**src/rtl/bpm_pulse_estimator.sv**
```systemverilog
// rtl/bpm_pulse_estimator.sv - beat detector with interval-to-BPM divider; optional BPM_SMOOTH_EN smoothing
module bpm_pulse_estimator #(
  parameter int CLK_HZ      = 50_000_000,
  parameter int SAMPLE_BITS = 16,
  parameter int BITS        = 8,
  parameter int MIN_BPM     = 40,
  parameter int MAX_BPM     = 200
) (
  input  logic                          clk,
  input  logic                          reset,
  input  logic signed [SAMPLE_BITS-1:0] sample_in,
  input  logic                          sample_valid,
  output logic                          sample_ready,
  input  logic                          filter_enable,
  input  logic [SAMPLE_BITS-2:0]        threshold,
  output logic [$clog2(MAX_BPM+1)-1:0]  BPM_estimate,
  output logic [BITS-1:0]               pulse_amplitude,
  output logic                          bpm_valid,
  output logic                          beat
);

  localparam int BPM_W = $clog2(MAX_BPM + 1);
  localparam int MAG_W = SAMPLE_BITS - 1;

  // 60*CLK_HZ exceeds 32-bit signed range at 50 MHz, so derive limits in 64 bits
  localparam logic [63:0] DIVIDEND_64 = 64'd60 * 64'(CLK_HZ);
  localparam logic [63:0] MAX_INT_64  = DIVIDEND_64 / 64'(MIN_BPM);
  localparam logic [63:0] MIN_INT_64  = DIVIDEND_64 / 64'(MAX_BPM);
  localparam int          CNT_NAT     = $clog2(MAX_INT_64 + 64'd1);
  localparam int          CNT_W       = (CNT_NAT > 27) ? CNT_NAT : 27;

  localparam logic [CNT_W-1:0] MAX_INTERVAL = MAX_INT_64[CNT_W-1:0];
  localparam logic [CNT_W-1:0] MIN_INTERVAL = MIN_INT_64[CNT_W-1:0];
  localparam logic [31:0]      DIVIDEND     = DIVIDEND_64[31:0];
  localparam logic [BPM_W-1:0] MAX_BPM_V    = BPM_W'(MAX_BPM);

  // iterations 0..31 divide, 32 clamps, 33 publishes -> bpm_valid 34 cycles after beat
  localparam logic [5:0] DIV_ITERS = 6'd32;

  localparam logic [1:0] S_IDLE   = 2'd0;
  localparam logic [1:0] S_ARMED  = 2'd1;
  localparam logic [1:0] S_DIVIDE = 2'd2;

  logic [1:0]       state_q, state_d;
  logic [CNT_W-1:0] cnt_q, cnt_d;
  logic [MAG_W-1:0] peak_q, peak_d;
  logic [BITS-1:0]  amp_q, amp_d;
  logic [BPM_W-1:0] bpm_q, bpm_d;
  logic             beat_q, beat_d;
  logic             bpmv_q, bpmv_d;
  logic             ready_q;
  logic [CNT_W-1:0] rem_q, rem_d;
  logic [31:0]      quo_q, quo_d;
  logic [CNT_W-1:0] dvs_q, dvs_d;
  logic [5:0]       div_cnt_q, div_cnt_d;
  logic [BPM_W-1:0] res_q, res_d;

  logic             accept;
  logic [MAG_W-1:0] mag;
  logic [MAG_W-1:0] pk;
  logic             qualified;
  logic [CNT_W:0]   trial;
  logic [BPM_W-1:0] bpm_new;

  assign accept = sample_valid && ready_q;

  // absolute value; the most negative sample saturates to the largest magnitude
  always_comb begin
    mag = sample_in[MAG_W-1:0];
    if (sample_in[SAMPLE_BITS-1]) begin
      if (sample_in[MAG_W-1:0] == '0) begin
        mag = '1;
      end else begin
        mag = ~sample_in[MAG_W-1:0] + MAG_W'(1);
      end
    end
  end

  assign pk = (mag > peak_q) ? mag : peak_q;

  // a beat needs a strong enough sample and, once armed, the refractory time elapsed
  assign qualified = accept && (mag >= threshold) && filter_enable &&
                     ((state_q == S_IDLE) ||
                      ((state_q == S_ARMED) && (cnt_q >= MIN_INTERVAL)));

  assign trial = {rem_q, quo_q[31]};

`ifdef BPM_SMOOTH_EN
  logic             have_bpm_q, have_bpm_d;
  logic [BPM_W+1:0] sm_sum;

  assign sm_sum  = ({2'b00, bpm_q} << 1) + {2'b00, bpm_q} + {2'b00, res_q};
  assign bpm_new = have_bpm_q ? BPM_W'(sm_sum >> 2) : res_q;

  // forget the running average whenever the tracker has dropped back to idle
  always_comb begin
    have_bpm_d = have_bpm_q;
    if (state_q == S_IDLE) begin
      have_bpm_d = 1'b0;
    end else if (bpmv_d) begin
      have_bpm_d = 1'b1;
    end
  end

  // smoothing history register
  always_ff @(posedge clk or negedge reset) begin
    if (!reset) begin
      have_bpm_q <= 1'b0;
    end else begin
      have_bpm_q <= have_bpm_d;
    end
  end
`else
  assign bpm_new = res_q;
`endif

  // next-state: beat detection, interval counting and the sequential divider
  always_comb begin
    state_d   = state_q;
    cnt_d     = (cnt_q == MAX_INTERVAL) ? MAX_INTERVAL : cnt_q + CNT_W'(1);
    peak_d    = accept ? pk : peak_q;
    amp_d     = amp_q;
    bpm_d     = bpm_q;
    beat_d    = 1'b0;
    bpmv_d    = 1'b0;
    rem_d     = rem_q;
    quo_d     = quo_q;
    dvs_d     = dvs_q;
    div_cnt_d = div_cnt_q;
    res_d     = res_q;

    if (qualified) begin
      beat_d = 1'b1;
      amp_d  = pk[MAG_W-1 -: BITS];
      peak_d = '0;
      cnt_d  = '0;
    end

    case (state_q)
      S_IDLE: begin
        if (qualified) begin
          state_d = S_ARMED;
        end
      end
      S_ARMED: begin
        if (qualified) begin
          state_d   = S_DIVIDE;
          dvs_d     = cnt_q;
          rem_d     = '0;
          quo_d     = DIVIDEND;
          div_cnt_d = '0;
        end else if (cnt_q == MAX_INTERVAL) begin
          state_d = S_IDLE;
        end
      end
      S_DIVIDE: begin
        if (div_cnt_q < DIV_ITERS) begin
          if (trial >= {1'b0, dvs_q}) begin
            rem_d = CNT_W'(trial - {1'b0, dvs_q});
            quo_d = {quo_q[30:0], 1'b1};
          end else begin
            rem_d = trial[CNT_W-1:0];
            quo_d = {quo_q[30:0], 1'b0};
          end
          div_cnt_d = div_cnt_q + 6'd1;
        end else if (div_cnt_q == DIV_ITERS) begin
          res_d     = (quo_q > 32'(MAX_BPM)) ? MAX_BPM_V : quo_q[BPM_W-1:0];
          div_cnt_d = div_cnt_q + 6'd1;
        end else begin
          bpm_d   = bpm_new;
          bpmv_d  = 1'b1;
          state_d = S_ARMED;
        end
      end
      default: begin
        state_d = S_IDLE;
      end
    endcase

    // disabling the filter parks the tracker and abandons any divide in flight
    if (!filter_enable) begin
      state_d = S_IDLE;
      bpmv_d  = 1'b0;
      bpm_d   = bpm_q;
    end
  end

  // state registers, all cleared asynchronously
  always_ff @(posedge clk or negedge reset) begin
    if (!reset) begin
      state_q   <= S_IDLE;
      cnt_q     <= '0;
      peak_q    <= '0;
      amp_q     <= '0;
      bpm_q     <= '0;
      beat_q    <= 1'b0;
      bpmv_q    <= 1'b0;
      ready_q   <= 1'b0;
      rem_q     <= '0;
      quo_q     <= '0;
      dvs_q     <= '0;
      div_cnt_q <= '0;
      res_q     <= '0;
    end else begin
      state_q   <= state_d;
      cnt_q     <= cnt_d;
      peak_q    <= peak_d;
      amp_q     <= amp_d;
      bpm_q     <= bpm_d;
      beat_q    <= beat_d;
      bpmv_q    <= bpmv_d;
      ready_q   <= 1'b1;
      rem_q     <= rem_d;
      quo_q     <= quo_d;
      dvs_q     <= dvs_d;
      div_cnt_q <= div_cnt_d;
      res_q     <= res_d;
    end
  end

  assign sample_ready    = ready_q;
  assign BPM_estimate    = bpm_q;
  assign pulse_amplitude = amp_q;
  assign bpm_valid       = bpmv_q;
  assign beat            = beat_q;

endmodule

```
**config.mk**
```make
export PLATFORM = sky130hd
export DESIGN_NAME = bpm_pulse_estimator
export DESIGN_NICKNAME = d
export VERILOG_FILES = /design/src/rtl/bpm_pulse_estimator.sv
export SDC_FILE = /design/constraint.sdc
export NUM_CORES = 1
export LEC_CHECK = 0
export CORE_AREA = 5 5 160 162
export DETAILED_ROUTE_END_ITERATION = 16
export DIE_AREA = 0 0 165 167
export GPL_TIMING_DRIVEN = 0
export PLACE_DENSITY = 0.66
export SLEW_MARGIN = 30
export SYNTH_ARGS = -nofsm -noshare
export SYNTH_HDL_FRONTEND = slang
export SYNTH_SLANG_ARGS = --single-unit
```
**constraint.sdc**
```tcl
create_clock -name clk -period 3.2 [get_ports clk]
set_clock_uncertainty 0.2 [all_clocks]
set_input_delay 0.64 -clock clk [delete_from_list [all_inputs] [get_ports clk]]
set_output_delay 0.64 -clock clk [all_outputs]
set_load 0.05 [all_outputs]
```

=-=-=-=-=

* Task objective: Scan the material above for lines holding the string "trial" and copy those lines.

* Output:
  logic [CNT_W:0]   trial;
  assign trial = {rem_q, quo_q[31]};
          if (trial >= {1'b0, dvs_q}) begin
            rem_d = CNT_W'(trial - {1'b0, dvs_q});
            rem_d = trial[CNT_W-1:0];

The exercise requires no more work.